12. Nutrition and HPV

Ascorbic acid, b-carotene, and a-tocopherol are believed to have a protective effect. Ho et al. [15] found that HPV-positive individuals with plasma reduced ascorbic acid of more than 0.803 mg/dL had decreased risk for cervical intraepithelial neoplasia (CIN) compared to those with less than 0.803 mg/dL. Ascorbic acid has prevented oncogenic transformation in vitro and has suppressed HIV replication in T lymphocytes. Thus, its supplementation may have a role in prevention [15]. A few studies have shown inverse relation between intake of dark green and yellow vegetables, b-carotene, and vitamins C and E with risk of CIN and cancer. Giuliano et al. [36] showed that dietary intake of lutein/zeaxanthin, b-cryptoxanthin, and vitamin C can cause reduced risk of type specific, persistent HPV infection. Intake of papaya, a rich source of dietary carotenoids, was associated with decrease in risk of persistent infection. The protective effect of these nutrients may be due to their activity as antioxidants. They may also be implicated in decreased viral replication and expression [36].

13. Vaccination

One of the methods proposed for prevention of HPV related oropharyngeal cancer (OPC) is vaccination. At present, there are two vaccines available: the HPV 16/18 vaccine Cervarix and the HPV 6/11/16/18 vaccine Gardasil [25]. The CDCs Advisory committee on immunisation practices (ACIP) has recommended HPV vaccination for females and males between the ages of 11 and 12 years, as early as 9 years, and booster doses up to 26 and 21 years for females and males, respectively [25]. In order for the vaccination to have a role in prevention of oropharyngeal cancer, the protection needs to last at least for two decades and ongoing studies have shown no waning of systemic antibodies at 8 years after vaccination [25].

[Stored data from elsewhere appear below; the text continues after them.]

From an optimization exercise on the open Yosys and OpenROAD flow, aimed at small area; shortcuts taken in it are not production practice. Only simulation tests tie the RTL to the original design; equivalence was not proved. Power and IR drop assume default switching activity.

Setup of v2:
// posfb_top
module posfb_top (
    input  wire        clk,
    input  wire        rst,
    input  wire [2:0]  enc_a,
    input  wire [2:0]  enc_b,
    input  wire [2:0]  enc_z,
    input  wire [8:0]  cfg_filt,
    input  wire [2:0]  cfg_inv,
    input  wire [5:0]  cfg_idx_mode,
    input  wire [14:0] cfg_dir_hyst,
    input  wire [71:0] cfg_index_nom,
    input  wire [23:0] cfg_index_tol,
    input  wire [23:0] still_lim,
    input  wire [2:0]  clr_quad,
    input  wire [2:0]  clr_dirchg,
    input  wire [2:0]  clr_cnterr,
    input  wire [2:0]  clr_errs,
    input  wire        spd_req,
    input  wire [1:0]  spd_ch,
    output reg         spd_busy,
    output reg         spd_done,
    output wire [31:0] spd_val,
    output wire [95:0] cnt,
    output wire [2:0]  dir,
    output wire [2:0]  dir_chg,
    output wire [2:0]  quad_err,
    output wire [2:0]  cnt_err,
    output wire [2:0]  still,
    output wire [2:0]  idx_valid,
    output wire [95:0] idx_cnt,
    output wire [95:0] idx_tick,
    output wire [95:0] idx_diff,
    output wire [47:0] quad_errs,
    output wire [23:0] idx_errs
);
For scale: about 6100 cells after synthesis, roughly 690 I/O pins.
export LEC_CHECK = 0
export CAP_MARGIN = 20
export CORE_MARGIN = 2
export CORE_UTILIZATION = 60
export PLACE_DENSITY = 0.7
export SLEW_MARGIN = 20
create_clock -name core_clock -period 9.0 [get_ports {clk}]
run.sh (not shown) runs the stock make flow with config.mk's settings and CLKGATE_MAP_FILE= SYNTH_SCRIPT=/design/flow/synth_recipe.tcl, a recipe that flattens the netlist after the stock synthesis.
Input-level comparison between v4 and v2:
- CTS_BUF_LIST: unset -> sky130_fd_sc_hd__clkbuf_4
==> comparison <==
- Maximum level of the CTS H-tree: lower on v2
- The higher switching portion of total power of v2 and v4 is in v4.
- | worst setup slack | higher: v2 |
- Re die area: no difference whatsoever between v2 and v4.
- Compared with v2, v4 instantiates a larger number of standard cells.
- Sum of routed wire length over all layers across v2 and v4: no real change.
### v4 -> v32
- changing CORE_UTILIZATION from 60 to 40
- changing PLACE_DENSITY from 0.7 to 0.6
- removing CTS_BUF_LIST (formerly sky130_fd_sc_hd__clkbuf_4)
Results
Total power, v32 and v4, lower one = v4.
Result for v32 and v4: all clean
Compare v32 and v4 | design area higher: v32
Placer's final routability congestion estimate, v32 vs v4: down by a few percent
Half-perimeter wire length after placement (v32 vs. v4) increases by a little under 10%
Relative to v4, the die span in y measured on v32 has increased by more than 10%.
Here is what was changed in the inputs of v1 compared with v32.
- PLACE_DENSITY changed from 0.6 to 0.7
- CTS_BUF_LIST newly set to sky130_fd_sc_hd__clkbuf_2 sky130_fd_sc_hd__clkbuf_4
- CORE_UTILIZATION changed from 40 to 60
Across both runs, total inserted antenna cells was higher for v1 than for v32. Cmp v1 and v32 / final cell count / lower: v1. Delta (v1 minus v32): sequential power ~0 delta, area of placed instances moved down, die area went down by 33%, mean routed wirelength per cell went down by about 2.2%, clock skew +0.12 ns. Per the comparison of v1 with v32, total setup buffers inserted after CTS now smaller; total track usage went up 9.4 points; initial standard-cell utilization of the core went up; core occupancy in the finished layout +23 points.
Inputs modified between v1 and v21:
- changing CTS_BUF_LIST from sky130_fd_sc_hd__clkbuf_2 sky130_fd_sc_hd__clkbuf_4 to sky130_fd_sc_hd__clkbuf_4
==> flow/flow/run.sh (new file) <==
#!/bin/bash
set -euo pipefail
bash standard.sh finish "BUFFER_PORTS_ARGS=-buffer_cell sky130_fd_sc_hd__buf_1" > flow_make.log 2>&1
==> flow/standard.sh (new file) <==
#!/bin/bash
# synth_recipe.tcl (not shown) runs the flow's synth.tcl, then flattens the netlist and writes it again
# the make line also repeats each setting of config.mk as NAME=value (left out here)
make -C /OpenROAD-flow-scripts/flow DESIGN_CONFIG=/design/flow/config.mk WORK_HOME=/design/flow/orfs CLKGATE_MAP_FILE= SYNTH_SCRIPT=/design/flow/synth_recipe.tcl "${@:-finish}"
removed: flow/run.sh
--- outcome ---
- Row number of global-route vias before repair: v21 lower / v1 higher
- v21 vs v1 — number of instances resized during post-cts repair dropped 18.
- Diff v1 -> v21: reg-to-reg setup timing slack shows an increase of 0.03 ns, clock-buffer cell count shows a reduction of about 1%, sequential share of power shows no meaningful change, fraction of area in clock buffers and inverters shows an increase of 0.39 points.
- Data arrival at the endpoint of the critical path was higher in the run labelled v1.
- Taking v1 as the reference point, the proportion of cell area occupied by multi-input gates of v21 rises by 2.4 points.
- [compare] base=v1 new=v21: post-route fraction of the period consumed by the critical path went down by 0.67 points; fraction of the core area covered by cells at the end of the flow fell 3.9 points; via count decreased 222.

---

posfb_top, a different RTL version from the one above (not shown whole).
For scale: roughly 6600 cells after synthesis, ~1200 flip-flops, ~0.062 mm2 of cells after synthesis.
==> flow/design.v (excerpt) <==
module posfb_top (
    input  wire        clk,
    input  wire        rst,
    input  wire [2:0]  enc_a,
    input  wire [2:0]  enc_b,
    input  wire [2:0]  enc_z,
    input  wire [8:0]  cfg_filt,
    input  wire [2:0]  cfg_inv,
    input  wire [5:0]  cfg_idx_mode,
    input  wire [14:0] cfg_dir_hyst,
    input  wire [71:0] cfg_index_nom,
    input  wire [23:0] cfg_index_tol,
    input  wire [23:0] still_lim,
    input  wire [2:0]  clr_quad,
    input  wire [2:0]  clr_dirchg,
    input  wire [2:0]  clr_cnterr,
    input  wire [2:0]  clr_errs,
    input  wire        spd_req,
    input  wire [1:0]  spd_ch,
    output reg         spd_busy,
    output reg         spd_done,
    output wire [31:0] spd_val,
    output wire [95:0] cnt,
    output wire [2:0]  dir,
    output wire [2:0]  dir_chg,
    output wire [2:0]  quad_err,
    output wire [2:0]  cnt_err,
    output wire [2:0]  still,
    output wire [2:0]  idx_valid,
    output wire [95:0] idx_cnt,
    output wire [95:0] idx_tick,
    output wire [95:0] idx_diff,
    output wire [47:0] quad_errs,
    output wire [23:0] idx_errs
);
Settings: LEC_CHECK=0, ABC_AREA=1, CAP_MARGIN=20, CORE_MARGIN=2, CORE_UTILIZATION=60, PLACE_DENSITY=0.7, SLEW_MARGIN=20; clock period 9.0 ns.
standard.sh (not shown) runs the stock make flow with config.mk's settings and CLKGATE_MAP_FILE= SYNTH_SCRIPT=/design/flow/synth_recipe.tcl, a recipe that flattens the netlist after the stock synthesis.
==> flow/flow/run.sh <==
#!/bin/bash
set -euo pipefail
bash standard.sh finish "BUFFER_PORTS_ARGS=-buffer_cell sky130_fd_sc_hd__buf_1" \
  "CTS_ARGS=-sink_clustering_enable -repair_clock_nets -buf_list sky130_fd_sc_hd__clkbuf_4 -sink_clustering_size 8 -sink_clustering_max_diameter 50 -dont_use_dummy_load" \
  > flow_make.log 2>&1
==> next run, changes <==
--- a/flow/config.mk
+++ b/flow/config.mk
@@ -9 +9 @@
-export CAP_MARGIN = 20
+export CAP_MARGIN = 5
@@ -13 +13 @@
-export SLEW_MARGIN = 20
+export SLEW_MARGIN = 5
What happened:
- global-route usage does not change
- cell count is unchanged
- design area is about the same
- critical path depth does not change
- die area stays the same
- utilization barely changes
- worst setup slack stays flat
- power is about the same
- non-clock buffer count is unchanged
- count of clock-buffer cells in the layout stays the same
- clock skew is lower by 6.4 ps
==> next run, changes <==
--- a/flow/config.mk
+++ b/flow/config.mk
@@ -9 +9 @@
-export CAP_MARGIN = 5
+export CAP_MARGIN = 20
@@ -11,3 +11,3 @@
-export CORE_UTILIZATION = 60
-export PLACE_DENSITY = 0.7
-export SLEW_MARGIN = 5
+export CORE_UTILIZATION = 50
+export PLACE_DENSITY = 0.6
+export SLEW_MARGIN = 20
What happened: Total power rises by 1.1%. Final area rises by 0.94%. Final cell count rises by 3.2%. Maximum frequency falls by 0.35%. Synthesized area does not change. Worst setup slack got worse by 31 ps. Combinational power barely changes. Flip-flop and latch count is unchanged. Register-to-register slack got worse by 140 ps.
==> next run, changes <==
==> flow/flow/run.sh (replaced) <==
#!/bin/bash
set -euo pipefail
bash standard.sh finish "BUFFER_PORTS_ARGS=-buffer_cell sky130_fd_sc_hd__buf_1" \
  "CTS_ARGS=-sink_clustering_enable -repair_clock_nets -buf_list sky130_fd_sc_hd__clkbuf_4 -sink_clustering_size 10 -sink_clustering_max_diameter 45 -dont_use_dummy_load" \
  > flow_make.log 2>&1
--- a/flow/config.mk
+++ b/flow/config.mk
@@ -8 +7,0 @@
-export ABC_AREA = 1
@@ -11,2 +10,2 @@
-export CORE_UTILIZATION = 50
-export PLACE_DENSITY = 0.6
+export CORE_UTILIZATION = 60
+export PLACE_DENSITY = 0.7
Effect: The new run ran to the end with no violations; hold slack gains 17 ps; combinational power is lower by about 5%; cell area stays flat; global-route usage grows by 1.2 points; setup slack improved by 6.9 ps; wire length went down by 12%; clock-buffer cell count is lower by 22; area after synthesis rose by 0.91%.

---

Setup of run C:
Another version of the RTL of posfb_top (not shown whole).
For scale: roughly 6,100 cells after synthesis, ~690 I/O pins, roughly 0.063 sq mm of cells after synthesis.
clock: 9.0 ns
lec_check: 0
cap_margin: 20
core_margin: 2
core_utilization: 60
cts_buf_list: sky130_fd_sc_hd__clkbuf_4
place_density: 0.7
slew_margin: 20
==> flow/flow/run.sh <==
#!/bin/bash
set -euo pipefail
bash standard.sh finish "BUFFER_PORTS_ARGS=-buffer_cell sky130_fd_sc_hd__buf_1" \
  "CTS_ARGS=-sink_clustering_enable -repair_clock_nets -buf_list sky130_fd_sc_hd__clkbuf_4 -dont_use_dummy_load" \
  > flow_make.log 2>&1
Run C ran to completion and came out clean on the timing, DRC and antenna checks.
Setup changes, run C to run B
==> flow/flow/run.sh <==
#!/bin/bash
set -euo pipefail
bash standard.sh finish "BUFFER_PORTS_ARGS=-buffer_cell sky130_fd_sc_hd__buf_1" > flow_make.log 2>&1
--- outcome ---
Of run B and run C, the run reporting the lower clock-cell share of area was run C. Run B: global-route usage is 0.21 points higher than what run C reported. Going from run C to run B, share of total power in sequential cells shrinks by 5.1 points. Lower first-pass GRT wire length was reported by run C, not run B. Run B ended with more final worst-path cycle share than run C. Routed length on met3 grows by a few percent when moving from run C to run B. Cell area ends up lower on run C.

## port drivers added, routing unchanged
The results above use ideal ports. As a check the final layouts listed here were re-extracted and re-timed, cells and wires unchanged.
Step 1, drivers: a clkbuf_16 drives clk and a buf_2 each remaining input, both assumed.
Step 2 adds t to the input delays and takes it off the output delays; t is the mean of the earliest and latest rising clock arrival at the registers after step 1. Input paths then give back, and output paths get back, about the clock's delay inside the block.
Slacks: ideal / step 1 / step 2; pairs: ideal / step 1.
| run | t, ns | setup slack, ns | worst setup path at the end | worst slew at a driven data input, ns |
|---|---|---|---|---|
| v2 | 0.832 | 0.408 / 0.391 / -0.440 | input to register | 0.16 |
| v4 | 1.252 | 0.338 / 0.261 / -0.426 | input to register | 0.17 |
| v32 | 0.862 | 0.261 / 0.180 / -0.595 | input to register | 0.17 |
| v1 | 1.252 | 0.338 / 0.261 / -0.426 | input to register | 0.17 |
| v21 | 1.209 | 0.398 / 0.325 / -0.122 | input to register | 0.18 |
| the first run of note 2 | 1.155 | 0.326 / 0.243 / 0.105 | input to register | 0.19 |
| the second run of note 2 | 1.147 | 0.328 / 0.246 / 0.111 | input to register | 0.19 |
| the third run of note 2 | 1.237 | 0.297 / 0.212 / 0.173 | input to register | 0.17 |
| the fourth run of note 2 | 1.133 | 0.304 / 0.229 / -0.241 | input to register | 0.19 |
| run C | 1.194 | 0.332 / 0.256 / -0.086 | input to register | 0.18 |
| run B | 1.242 | 0.284 / 0.208 / -0.146 | input to register | 0.18 |
Met with ideal ports but missed after step 2: setup timing in 8 of these runs. The setup slack of v32, which loses most, moves by -0.081 ns with the drivers and by -0.856 ns with both steps.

14. Management of HPV-Positive Head and Neck Cancer

The improved survival outcomes have led to the investigation of reduced radiation dose in HPV-positive head and neck cancers [37]. Ongoing trials include induction chemotherapy with response adapted radiation, alternatives to cisplatin given concurrently with radiation, limiting radiation dose, and use of minimally invasive surgery [37]. HPV-positive cells are believed to be more sensitive to radiation as compared to HPV-negative cells [37].

15. Conclusion

HPV-positive head and neck cancers thus differ from HPV-negative tumours in epidemiology, clinical features, molecular profile, and response to therapy. Due to this, identification of HPV positivity is essential in all cases for better management of the patient.

Summary

Human Papilloma Virus associated oral and oropharyngeal head and neck carcinomas have features which are distinct from the tobacco and alcohol related squamous cell carcinomas.

Conflict of Interests

The authors declare that they have no conflict of interests.